Dataset entries
_ _ _ _

This design comes from an exercise in tuning for small area, a short achievable clock period and few clock cycles per item on the open sky130 flow, not from production work.
No run shown here included a check of the RTL's function; only the layout flow was run.
Power and IR drop assume default switching activity.

**flow/config.mk**
```make
export PLATFORM = sky130hd
export DESIGN_NAME = llf
export DESIGN_NICKNAME = llf
export VERILOG_FILES = /design/flow/design.v
export SDC_FILE = /design/flow/constraint.sdc
export NUM_CORES = 4
export LEC_CHECK = 0
export ABC_AREA = 1
export ABC_CLOCK_PERIOD_IN_PS = 1500
export CAP_MARGIN = 20
export CORE_MARGIN = 2
export CORE_UTILIZATION = 40
export CTS_BUF_LIST = sky130_fd_sc_hd__clkbuf_8
export CTS_CLUSTER_SIZE = 32
export SETUP_SLACK_MARGIN = 2.2
export SLEW_MARGIN = 20
export TNS_END_PERCENT = 0
```
**flow/constraint.sdc**
```tcl
create_clock -name core_clock -period 4.0 [get_ports {clk}]
set_input_delay 0.8000 -clock core_clock [delete_from_list [all_inputs] [get_ports {clk}]]
set_output_delay 0.8000 -clock core_clock [all_outputs]
set_load 0.01 [all_outputs]
```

_ _ _ _

The data are to be transcribed in full, exactly as given.

Reply:
This design comes from an exercise in tuning for small area, a short achievable clock period and few clock cycles per item on the open sky130 flow, not from production work.
No run shown here included a check of the RTL's function; only the layout flow was run.
Power and IR drop assume default switching activity.

**flow/config.mk**
```make
export PLATFORM = sky130hd
export DESIGN_NAME = llf
export DESIGN_NICKNAME = llf
export VERILOG_FILES = /design/flow/design.v
export SDC_FILE = /design/flow/constraint.sdc
export NUM_CORES = 4
export LEC_CHECK = 0
export ABC_AREA = 1
export ABC_CLOCK_PERIOD_IN_PS = 1500
export CAP_MARGIN = 20
export CORE_MARGIN = 2
export CORE_UTILIZATION = 40
export CTS_BUF_LIST = sky130_fd_sc_hd__clkbuf_8
export CTS_CLUSTER_SIZE = 32
export SETUP_SLACK_MARGIN = 2.2
export SLEW_MARGIN = 20
export TNS_END_PERCENT = 0
```
**flow/constraint.sdc**
```tcl
create_clock -name core_clock -period 4.0 [get_ports {clk}]
set_input_delay 0.8000 -clock core_clock [delete_from_list [all_inputs] [get_ports {clk}]]
set_output_delay 0.8000 -clock core_clock [all_outputs]
set_load 0.01 [all_outputs]
```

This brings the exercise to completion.